┌────────

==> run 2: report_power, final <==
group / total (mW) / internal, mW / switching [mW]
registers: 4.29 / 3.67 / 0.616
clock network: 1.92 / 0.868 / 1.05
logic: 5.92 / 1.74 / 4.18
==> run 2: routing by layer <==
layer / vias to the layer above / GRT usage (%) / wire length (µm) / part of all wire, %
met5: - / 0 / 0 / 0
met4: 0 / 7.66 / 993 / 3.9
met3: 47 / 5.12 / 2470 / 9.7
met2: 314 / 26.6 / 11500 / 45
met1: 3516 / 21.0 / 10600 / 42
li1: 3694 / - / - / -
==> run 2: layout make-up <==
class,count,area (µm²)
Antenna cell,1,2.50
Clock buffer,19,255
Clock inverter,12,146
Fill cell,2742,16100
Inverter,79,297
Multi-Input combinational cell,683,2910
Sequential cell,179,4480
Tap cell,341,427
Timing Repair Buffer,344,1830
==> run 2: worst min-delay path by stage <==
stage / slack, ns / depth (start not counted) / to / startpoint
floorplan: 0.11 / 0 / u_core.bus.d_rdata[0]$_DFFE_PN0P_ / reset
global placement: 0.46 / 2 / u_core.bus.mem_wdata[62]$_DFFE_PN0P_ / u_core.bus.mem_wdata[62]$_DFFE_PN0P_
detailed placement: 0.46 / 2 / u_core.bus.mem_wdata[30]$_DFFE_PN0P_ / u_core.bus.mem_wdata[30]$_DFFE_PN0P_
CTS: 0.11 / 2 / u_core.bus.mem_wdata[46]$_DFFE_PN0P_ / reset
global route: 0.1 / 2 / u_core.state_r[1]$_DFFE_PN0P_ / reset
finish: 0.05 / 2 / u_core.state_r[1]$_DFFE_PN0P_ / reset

└────────

What is being asked:
Each entry must be reproduced exactly, with nothing added or dropped.

Answer to this problem:
==> run 2: report_power, final <==
group / total (mW) / internal, mW / switching [mW]
registers: 4.29 / 3.67 / 0.616
clock network: 1.92 / 0.868 / 1.05
logic: 5.92 / 1.74 / 4.18
==> run 2: routing by layer <==
layer / vias to the layer above / GRT usage (%) / wire length (µm) / part of all wire, %
met5: - / 0 / 0 / 0
met4: 0 / 7.66 / 993 / 3.9
met3: 47 / 5.12 / 2470 / 9.7
met2: 314 / 26.6 / 11500 / 45
met1: 3516 / 21.0 / 10600 / 42
li1: 3694 / - / - / -
==> run 2: layout make-up <==
class,count,area (µm²)
Antenna cell,1,2.50
Clock buffer,19,255
Clock inverter,12,146
Fill cell,2742,16100
Inverter,79,297
Multi-Input combinational cell,683,2910
Sequential cell,179,4480
Tap cell,341,427
Timing Repair Buffer,344,1830
==> run 2: worst min-delay path by stage <==
stage / slack, ns / depth (start not counted) / to / startpoint
floorplan: 0.11 / 0 / u_core.bus.d_rdata[0]$_DFFE_PN0P_ / reset
global placement: 0.46 / 2 / u_core.bus.mem_wdata[62]$_DFFE_PN0P_ / u_core.bus.mem_wdata[62]$_DFFE_PN0P_
detailed placement: 0.46 / 2 / u_core.bus.mem_wdata[30]$_DFFE_PN0P_ / u_core.bus.mem_wdata[30]$_DFFE_PN0P_
CTS: 0.11 / 2 / u_core.bus.mem_wdata[46]$_DFFE_PN0P_ / reset
global route: 0.1 / 2 / u_core.state_r[1]$_DFFE_PN0P_ / reset
finish: 0.05 / 2 / u_core.state_r[1]$_DFFE_PN0P_ / reset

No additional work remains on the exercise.